Context: an optimization exercise on an open-source flow, tuned for small area. The choices shown serve that exercise and are no tape-out recipe. RTL that was checked went through simulation tests only; none was proved equivalent to the original. Power figures rest on the tool's default switching activity, not on a simulated workload.

==> flow/design.v (excerpt) <==
module riscv(
    input  wire        clk,
    input  wire        rst,
    input  wire [31:0] inst_i,
    output wire [31:0] inst_addr_o,
    output reg         inst_ce_o,
    input  wire [31:0] data_i,
    output wire        data_we_o,
    output wire        data_ce_o,
    output wire [31:0] data_addr_o,
    output wire [31:0] data_o
);
==> flow/config.mk <==
export PLATFORM = sky130hd
export DESIGN_NAME = riscv
export DESIGN_NICKNAME = riscv
export VERILOG_FILES = /design/flow/design.v
export SDC_FILE = /design/flow/constraint.sdc
export NUM_CORES = 4
export LEC_CHECK = 0
export ABC_AREA = 1
export CAP_MARGIN = 20
export CORE_MARGIN = 2
export CORE_UTILIZATION = 45
export GPL_TIMING_DRIVEN = 0
export SETUP_SLACK_MARGIN = 0
export SLEW_MARGIN = 20
==> flow/constraint.sdc <==
create_clock -name core_clock -period 10.0 [get_ports {clk}]
set_input_delay 2.0000 -clock core_clock [delete_from_list [all_inputs] [get_ports {clk}]]
set_output_delay 2.0000 -clock core_clock [all_outputs]
set_load 0.01 [all_outputs]
standard.sh (not shown) runs the stock make flow with config.mk's settings and CLKGATE_MAP_FILE= SYNTH_SCRIPT=/design/flow/synth_recipe.tcl, a recipe that flattens the netlist after the stock synthesis.
==> flow/flow/run.sh <==
#!/bin/bash
# The standard layout (standard.sh), except that:
#  - synthesis maps the logic with an area-only ABC script
#    (flow/abc_area.script) in place of ORFS's abc_area.script; everything
#    else in synthesis is ORFS's unchanged, so the registers keep the
#    standard synthesis's names and cells;
#  - clock tree synthesis inserts no dummy loads and clusters up to 24 sinks.
set -euo pipefail
W=$(pwd)
rm -rf "$W/scripts_mod"
cp -r "$FLOW_HOME/scripts" "$W/scripts_mod"
cp "$W/flow/abc_area.script" "$W/scripts_mod/abc_area.script"
SCRIPTS_DIR="$W/scripts_mod" bash "$W/standard.sh" synth > "$W/synth.log" 2>&1
export CTS_ARGS="-sink_clustering_enable -repair_clock_nets -dont_use_dummy_load -sink_clustering_size 24 -sink_clustering_max_diameter 100"
bash "$W/standard.sh" finish > "$W/layout.log" 2>&1
==> flow/flow/abc_area.script <==
strash
dch -f
map -a
topo
The first run finished clean.
==> next run, changes <==
--- a/flow/design.v
+++ b/flow/design.v
@@ -17,17 +17,17 @@
 reg  [31:2] pc;
 reg  [31:0] res;           
 reg  [31:0] adr;           
 reg         cy;            
 reg         cy2;           
 reg         eqf;           
 reg  [4:0]  sa;            
 reg  [4:0]  sb;            
-reg         wb_en, ld_p, st_p, srl_p;
+reg         wb_en, srl_p;
 reg  [4:0]  wb_rd;
 wire ph0 = (ph == 3'd0);
 wire ph1 = (ph == 3'd1);
 wire ph7 = (ph == 3'd7);
 wire [6:0] op = inst_i[6:0];
 wire [2:0] f3 = inst_i[14:12];
 wire [6:0] f7 = inst_i[31:25];
 wire [4:0] rd  = inst_i[11:7];
@@ -106,72 +106,68 @@
 always @(*) case (s_r[4:2])
     3'd0: r_hi_raw = adr[7:4];
     3'd1: r_hi_raw = adr[11:8];
     3'd2: r_hi_raw = adr[15:12];
     3'd3: r_hi_raw = adr[19:16];
     3'd4: r_hi_raw = adr[23:20];
     3'd5: r_hi_raw = adr[27:24];
     3'd6: r_hi_raw = adr[31:28];
-    default: r_hi_raw = 4'd0;    
+    default: r_hi_raw = a;
 endcase
 reg  [3:0]  r_h;
 wire [3:0]  r_add = {1'b0, ph} + {1'b0, sb[4:2]};
 wire [3:0]  r_hi = (r_add >= 4'd7) ? 4'd0 : r_hi_raw;
 wire [3:0]  r_lo = (r_add >= 4'd8) ? 4'd0 : r_h;
 wire [7:0]  r_cat = {r_hi, r_lo};
 wire [3:0]  win_r = r_cat[sb[1:0] +: 4];
 always @(posedge clk) begin
     l_h <= l_hi[3:1];
-    r_h <= (s_r[4:2] == 3'd7) ? a : r_hi_raw;
+    r_h <= r_hi_raw;
 end
 wire [3:0] rnib = is_lw  ? 4'd0 :
                   is_sw  ? rb :
                   is_sll ? win_l :
                   is_xor ? (a ^ b) :
                   is_or  ? (a | b) :
                   is_and ? (a & b) : sum[3:0];
-assign wdata = srl_p ? win_r : (res[3:0] | data_i[3:0]);
+assign wdata = srl_p ? win_r : res[3:0];
 always @(posedge clk) begin
     cy  <= sum[4];
     eqf <= zero_now;
     adr <= {((is_jal | is_br) ? sum2[3:0] : sum[3:0]), adr[31:4]};
     cy2 <= sum2[4];
-    res[31:28] <= rnib;
-    res[27:24] <= ((ph1 & is_sll & rb[0]) ? 4'd0 : res[31:28]) | data_i[31:28];
-    res[23:0]  <= res[27:4] | data_i[27:4];
+    res[31:28] <= rnib | data_i[31:28];
+    res[27:24] <= ((ph1 & is_sll & rb[0]) ? 4'd0 : res[31:28]) | data_i[27:24];
+    res[23:0]  <= res[27:4] | data_i[23:0];
     if (ph0) sa[3:0] <= rb;
     if (ph1) sa[4] <= rb[0];
 end
 wire [31:0] immBJ = is_jal ? immJ : immB;
 wire [3:0]  bjnib = immBJ[{ph, 2'b00} +: 4];
 wire [4:0]  sum2  = {1'b0, pcnib} + {1'b0, bjnib} + {4'd0, ~ph0 & cy2};
 wire [31:2] tgt   = {sum2[3:0], adr[31:6]};
 wire [31:2] inc = pc + 30'd1;
 always @(posedge clk) begin
     if (rst) begin
         ph    <= 3'd0;
         clr   <= 1'b1;
         pc    <= 30'd0;
         wb_en <= 1'b0;
-        ld_p  <= 1'b0;
-        st_p  <= 1'b0;
         srl_p <= 1'b0;
     end else begin
         ph <= ph + 3'd1;
         if (ph7) begin
             clr   <= 1'b0;
             pc    <= taken ? tgt : inc;
             wb_en <= writes;
-            ld_p  <= is_lw;
-            st_p  <= is_sw;
             wb_rd <= rd;
             srl_p <= is_srl;
             sb    <= s_cur;
         end
     end
 end
 assign inst_addr_o = {pc, 2'b00};
-assign data_addr_o = adr;
-assign data_o      = res;
-assign data_ce_o   = ph0 & (ld_p | st_p);
-assign data_we_o   = ph0 & st_p;
+assign data_addr_o = {sum[3:0], adr[31:4]};
+assign data_o      = {rnib, res[31:4]};
+assign data_ce_o   = ph7 & (is_lw | is_sw);
+assign data_we_o   = ph7 & is_sw;
 endmodule
With this change the flow reached the layout checks and failed them: negative setup slack.
Clock skew falls by 20 ps.
Final area rises by about 3.3%.
Count of clock-buffer cells in the layout falls by 2.
Sequential share of layout area falls by 2.4 points.
Global-route usage falls by 0.32 points.
Setup slack degrades by 1700 ps.
Via count rises by about 2%.
Routed wire length falls by 1.2%.
Flip-flop and latch count falls by 6.
Fmax falls by about 15%.
Synthesized cell count rises by 0.91%.
Register-to-register slack degrades by 350 ps.
Only the layout flow was run in the second run of this note; the RTL was not checked for function there.


The RTL this note starts from:
==> flow/design.v <==
`timescale 1ns / 1ps
module riscv(
    input  wire        clk,
    input  wire        rst,
    input  wire [31:0] inst_i,
    output wire [31:0] inst_addr_o,
    output reg         inst_ce_o,
    input  wire [31:0] data_i,
    output wire        data_we_o,
    output wire        data_ce_o,
    output wire [31:0] data_addr_o,
    output wire [31:0] data_o
);
always @(posedge clk) inst_ce_o <= ~rst;
reg  [2:0]  ph;
reg         clr;           
reg  [31:2] pc;
reg  [31:0] res;           
reg  [31:0] adr;           
reg         cy;            
reg         cy2;           
reg         eqf;           
reg  [4:0]  sa;            
reg  [4:0]  sb;            
reg         wb_en, ld_p, st_p, srl_p;
reg  [4:0]  wb_rd;
wire ph0 = (ph == 3'd0);
wire ph1 = (ph == 3'd1);
wire ph7 = (ph == 3'd7);
wire [6:0] op = inst_i[6:0];
wire [2:0] f3 = inst_i[14:12];
wire [6:0] f7 = inst_i[31:25];
wire [4:0] rd  = inst_i[11:7];
wire [4:0] rs1 = inst_i[19:15];
wire [4:0] rs2 = inst_i[24:20];
wire is_jal  = (op == 7'b1101111);
wire is_br   = (op == 7'b1100011) && (f3[1:0] == 2'b00);
wire is_lw   = (op == 7'b0000011) && (f3 == 3'b010);
wire is_sw   = (op == 7'b0100011) && (f3 == 3'b010);
wire is_addi = (op == 7'b0010011) && (f3 == 3'b000);
wire r_op    = (op == 7'b0110011);
wire r_f7z   = (f7 == 7'b0000000);
wire is_add  = r_op && r_f7z && (f3 == 3'b000);
wire is_sub  = r_op && (f7 == 7'b0100000) && (f3 == 3'b000);
wire is_sll  = r_op && r_f7z && (f3 == 3'b001);
wire is_xor  = r_op && r_f7z && (f3 == 3'b100);
wire is_srl  = r_op && r_f7z && (f3 == 3'b101);
wire is_or   = r_op && r_f7z && (f3 == 3'b110);
wire is_and  = r_op && r_f7z && (f3 == 3'b111);
wire writes  = (is_jal | is_lw | is_addi | is_add | is_sub | is_sll | is_xor |
                is_srl | is_or | is_and) && (rd != 5'd0);
wire sub_op  = is_sub | is_br;
wire [3:0] wdata;
wire [3:0] wd = clr ? 4'd0 : wdata;
wire [3:0] w_hi = clr ? 4'hf : wb_en ? (4'd1 << wb_rd[4:3]) : 4'd0;
wire [7:0] w_lo = clr ? 8'hff : (8'd1 << wb_rd[2:0]);
wire [3:0] a_hi = 4'd1 << rs1[4:3];
wire [7:0] a_lo = 8'd1 << rs1[2:0];
wire [3:0] b_hi = 4'd1 << rs2[4:3];
wire [7:0] b_lo = 8'd1 << rs2[2:0];
wire [3:0] pa [0:31];
wire [3:0] pb [0:31];
assign pa[0] = 4'd0;
assign pb[0] = 4'd0;
genvar r;
generate for (r = 1; r < 32; r = r + 1) begin : g_rf
    reg [31:0] q;
    wire we = w_hi[r / 8] & w_lo[r % 8];
    always @(posedge clk) q <= {(we ? wd : q[3:0]), q[31:4]};
    assign pa[r] = pa[r-1] | (q[3:0] & {4{a_hi[r / 8] & a_lo[r % 8]}});
    assign pb[r] = pb[r-1] | (q[3:0] & {4{b_hi[r / 8] & b_lo[r % 8]}});
end endgenerate
wire [3:0] ra = (clr | (wb_en && wb_rd == rs1)) ? wd : pa[31];
wire [3:0] rb = (clr | (wb_en && wb_rd == rs2)) ? wd : pb[31];
wire [31:0] pcw   = {pc, 2'b00};
wire [3:0]  pcnib = pcw[{ph, 2'b00} +: 4];
wire [31:0] immI  = {{20{inst_i[31]}}, inst_i[31:20]};
wire [31:0] immS  = {{20{inst_i[31]}}, inst_i[31:25], inst_i[11:7]};
wire [31:0] immB  = {{20{inst_i[31]}}, inst_i[7], inst_i[30:25], inst_i[11:8], 1'b0};
wire [31:0] immJ  = {{12{inst_i[31]}}, inst_i[19:12], inst_i[20], inst_i[30:21], 1'b0};
wire [3:0]  iInib = immI[{ph, 2'b00} +: 4];
wire [3:0]  iSnib = immS[{ph, 2'b00} +: 4];
wire [3:0] a = is_jal ? pcnib : ra;
wire [3:0] b = (is_addi | is_lw) ? iInib :
               is_sw ? iSnib :
               is_jal ? {1'b0, ph0, 2'b00} :
               (is_sll | is_srl) ? 4'd0 : rb;
wire       cin = ph0 ? sub_op : cy;
wire [4:0] sum = {1'b0, a} + {1'b0, (sub_op ? ~b : b)} + {4'd0, cin};
wire       zero_now = (sum[3:0] == 4'd0) & (ph0 | eqf);
wire       lt = (a[3] ^ b[3]) ? a[3] : sum[3];
wire       taken = is_jal | (is_br & (f3[2] ? lt : zero_now));
wire [4:0] s_cur = ph0 ? {1'b0, rb} : ph1 ? {rb[0], sa[3:0]} : sa;
wire [2:0] lc = s_cur[4:2];
wire [1:0] lf = s_cur[1:0];
reg  [3:0]  lsel;                                        
always @(*) case (lc)
    3'd0: lsel = a;
    3'd1: lsel = adr[31:28];
    3'd2: lsel = adr[27:24];
    3'd3: lsel = adr[23:20];
    3'd4: lsel = adr[19:16];
    3'd5: lsel = adr[15:12];
    3'd6: lsel = adr[11:8];
    default: lsel = adr[7:4];
endcase
wire [3:0]  l_hi = (ph < lc) ? 4'd0 : lsel;
reg  [3:1]  l_h;
wire [3:1]  l_lo = (ph <= lc) ? 3'd0 : l_h;
wire [6:0]  l_cat = {l_hi, l_lo};
wire [3:0]  win_l = l_cat[3 - lf +: 4];
wire [4:0]  s_r = ph7 ? sa : sb;
reg  [3:0]  r_hi_raw;                                    
always @(*) case (s_r[4:2])
    3'd0: r_hi_raw = adr[7:4];
    3'd1: r_hi_raw = adr[11:8];
    3'd2: r_hi_raw = adr[15:12];
    3'd3: r_hi_raw = adr[19:16];
    3'd4: r_hi_raw = adr[23:20];
    3'd5: r_hi_raw = adr[27:24];
    3'd6: r_hi_raw = adr[31:28];
    default: r_hi_raw = 4'd0;    
endcase
reg  [3:0]  r_h;
wire [3:0]  r_add = {1'b0, ph} + {1'b0, sb[4:2]};
wire [3:0]  r_hi = (r_add >= 4'd7) ? 4'd0 : r_hi_raw;
wire [3:0]  r_lo = (r_add >= 4'd8) ? 4'd0 : r_h;
wire [7:0]  r_cat = {r_hi, r_lo};
wire [3:0]  win_r = r_cat[sb[1:0] +: 4];
always @(posedge clk) begin
    l_h <= l_hi[3:1];
    r_h <= (s_r[4:2] == 3'd7) ? a : r_hi_raw;
end
wire [31:0] immBJ = is_jal ? immJ : immB;
wire [3:0]  bjnib = immBJ[{ph, 2'b00} +: 4];
wire [4:0]  sum2  = {1'b0, pcnib} + {1'b0, bjnib} + {4'd0, ~ph0 & cy2};
wire [31:2] tgt   = {sum2[3:0], adr[31:6]};
wire [3:0] rnib = is_lw  ? 4'd0 :
                  is_sw  ? rb :
                  is_sll ? win_l :
                  is_xor ? (a ^ b) :
                  is_or  ? (a | b) :
                  is_and ? (a & b) : sum[3:0];
assign wdata = srl_p ? win_r : (res[3:0] | data_i[3:0]);
always @(posedge clk) begin
    cy  <= sum[4];
    eqf <= zero_now;
    adr <= {((is_jal | is_br) ? sum2[3:0] : sum[3:0]), adr[31:4]};
    cy2 <= sum2[4];
    res[31:28] <= rnib;
    res[27:24] <= ((ph1 & is_sll & rb[0]) ? 4'd0 : res[31:28]) | data_i[31:28];
    res[23:0]  <= res[27:4] | data_i[27:4];
    if (ph0) sa[3:0] <= rb;
    if (ph1) sa[4] <= rb[0];
end
wire [31:2] inc = pc + {29'd0, ph7};
always @(posedge clk) begin
    if (rst) begin
        ph    <= 3'd0;
        clr   <= 1'b1;
        pc    <= 30'd0;
        wb_en <= 1'b0;
        ld_p  <= 1'b0;
        st_p  <= 1'b0;
        srl_p <= 1'b0;
    end else begin
        ph <= ph + 3'd1;
        pc <= (ph7 & taken) ? tgt : inc;
        if (ph7) begin
            clr   <= 1'b0;
            wb_en <= writes;
            ld_p  <= is_lw;
            st_p  <= is_sw;
            wb_rd <= rd;
            srl_p <= is_srl;
            sb    <= s_cur;
        end
    end
end
assign inst_addr_o = {pc, 2'b00};
assign data_addr_o = adr;
assign data_o      = res;
assign data_ce_o   = ph0 & (ld_p | st_p);
assign data_we_o   = ph0 & st_p;
endmodule
clock: 10.0 ns
lec_check: 0
abc_area: 1
cap_margin: 10
core_margin: 2
core_utilization: 55
gpl_timing_driven: 0
setup_slack_margin: 0
slew_margin: 10
==> flow/flow/run.sh <==
#!/bin/bash
# The standard layout (standard.sh), except that:
#  - synthesis maps the logic with an area-only ABC script
#    (flow/abc_area.script) in place of ORFS's abc_area.script; everything
#    else in synthesis is ORFS's unchanged, so the registers keep the
#    standard synthesis's names and cells;
#  - clock tree synthesis inserts no dummy loads and clusters up to 16 sinks, buffered with sky130_fd_sc_hd__clkbuf_8;
#  - every input and output port still gets its own buffer, but a
#    sky130_fd_sc_hd__buf_1 rather than the buffer buffer_ports picks itself.
set -euo pipefail
W=$(pwd)
rm -rf "$W/scripts_mod"
cp -r "$FLOW_HOME/scripts" "$W/scripts_mod"
cp "$W/flow/abc_area.script" "$W/scripts_mod/abc_area.script"
SCRIPTS_DIR="$W/scripts_mod" bash "$W/standard.sh" synth > "$W/synth.log" 2>&1
export BUFFER_PORTS_ARGS="-buffer_cell sky130_fd_sc_hd__buf_1"
export CTS_ARGS="-sink_clustering_enable -repair_clock_nets -dont_use_dummy_load -sink_clustering_size 16 -sink_clustering_max_diameter 80 -buf_list sky130_fd_sc_hd__clkbuf_8"
bash "$W/standard.sh" finish > "$W/layout.log" 2>&1
==> flow/flow/abc_area.script <==
strash
dch -f
map -a
strash
dch -f
map -a
strash
dch -f
map -a
topo
Next try:
--- a/flow/design.v
+++ b/flow/design.v
@@ -90,8 +90,9 @@
 wire       zero_now = (sum[3:0] == 4'd0) & (ph0 | eqf);
 wire       lt = (a[3] ^ b[3]) ? a[3] : sum[3];
 wire       taken = is_jal | (is_br & (f3[2] ? lt : zero_now));
 wire [4:0] s_cur = ph0 ? {1'b0, rb} : ph1 ? {rb[0], sa[3:0]} : sa;
+wire [35:0] vv = {a, adr};
 wire [2:0] lc = s_cur[4:2];
 wire [1:0] lf = s_cur[1:0];
 reg  [3:0]  lsel;                                        
 always @(*) case (lc)
@@ -130,12 +131,8 @@
 always @(posedge clk) begin
     l_h <= l_hi[3:1];
     r_h <= (s_r[4:2] == 3'd7) ? a : r_hi_raw;
 end
-wire [31:0] immBJ = is_jal ? immJ : immB;
-wire [3:0]  bjnib = immBJ[{ph, 2'b00} +: 4];
-wire [4:0]  sum2  = {1'b0, pcnib} + {1'b0, bjnib} + {4'd0, ~ph0 & cy2};
-wire [31:2] tgt   = {sum2[3:0], adr[31:6]};
 wire [3:0] rnib = is_lw  ? 4'd0 :
                   is_sw  ? rb :
                   is_sll ? win_l :
                   is_xor ? (a ^ b) :
@@ -152,8 +149,12 @@
     res[23:0]  <= res[27:4] | data_i[27:4];
     if (ph0) sa[3:0] <= rb;
     if (ph1) sa[4] <= rb[0];
 end
+wire [31:0] immBJ = is_jal ? immJ : immB;
+wire [3:0]  bjnib = immBJ[{ph, 2'b00} +: 4];
+wire [4:0]  sum2  = {1'b0, pcnib} + {1'b0, bjnib} + {4'd0, ~ph0 & cy2};
+wire [31:2] tgt   = {sum2[3:0], adr[31:6]};
 wire [31:2] inc = pc + {29'd0, ph7};
 always @(posedge clk) begin
     if (rst) begin
         ph    <= 3'd0;
=>
- The new run finished with timing, DRC and antenna clean
- sequential power hardly moves
- area after synthesis does not change
- global-route usage stays the same
- final cell count does not change
- wire length is unchanged
- power is unchanged
- hold slack stays the same

==> separate check: timing with driven ports <==
How much do the figures lean on ideal ports? The routed layouts below were timed once more, with nothing changed but the port constraints. Step 1, drivers: a clkbuf_16 drives clk and a buf_2 each remaining input, both assumed. Step 2 times the ports against the registers' clock, not the clock port: input delays grow and output delays shrink by t, the midpoint of the rising clock arrivals with the driver on. a / b / c = no drivers / after step 1 / after step 2; a / b = the first two.
| run | t, ns | slack for setup (ns) | worst slew at a driven data input, ns |
|---|---|---|---|
| the first run of note 1 | 0.675 | 0.601 / 0.622 / -0.053 | 0.13 |
| the second run of note 1 | 0.659 | -1.064 / -1.115 / -1.115 | 0.14 |
| the first run of note 2 | 0.724 | 0.688 / 0.688 / 0.688 | 0.07 |
| the second run of note 2 | 0.724 | 0.688 / 0.688 / 0.688 | 0.07 |
Met with ideal ports but missed after step 2: setup timing in the first run of note 1. The setup slack of the first run of note 1, which loses most, moves by +0.021 ns with the drivers and by -0.654 ns with both steps.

# # #

Aim of the task: Take the entries above and return only the lines from the one with "wire [3:0] w_hi" to the one with "wire [3:0] ra", both included, unchanged.

Answer to this task:
wire [3:0] w_hi = clr ? 4'hf : wb_en ? (4'd1 << wb_rd[4:3]) : 4'd0;
wire [7:0] w_lo = clr ? 8'hff : (8'd1 << wb_rd[2:0]);
wire [3:0] a_hi = 4'd1 << rs1[4:3];
wire [7:0] a_lo = 8'd1 << rs1[2:0];
wire [3:0] b_hi = 4'd1 << rs2[4:3];
wire [7:0] b_lo = 8'd1 << rs2[2:0];
wire [3:0] pa [0:31];
wire [3:0] pb [0:31];
assign pa[0] = 4'd0;
assign pb[0] = 4'd0;
genvar r;
generate for (r = 1; r < 32; r = r + 1) begin : g_rf
    reg [31:0] q;
    wire we = w_hi[r / 8] & w_lo[r % 8];
    always @(posedge clk) q <= {(we ? wd : q[3:0]), q[31:4]};
    assign pa[r] = pa[r-1] | (q[3:0] & {4{a_hi[r / 8] & a_lo[r % 8]}});
    assign pb[r] = pb[r-1] | (q[3:0] & {4{b_hi[r / 8] & b_lo[r % 8]}});
end endgenerate
wire [3:0] ra = (clr | (wb_en && wb_rd == rs1)) ? wd : pa[31];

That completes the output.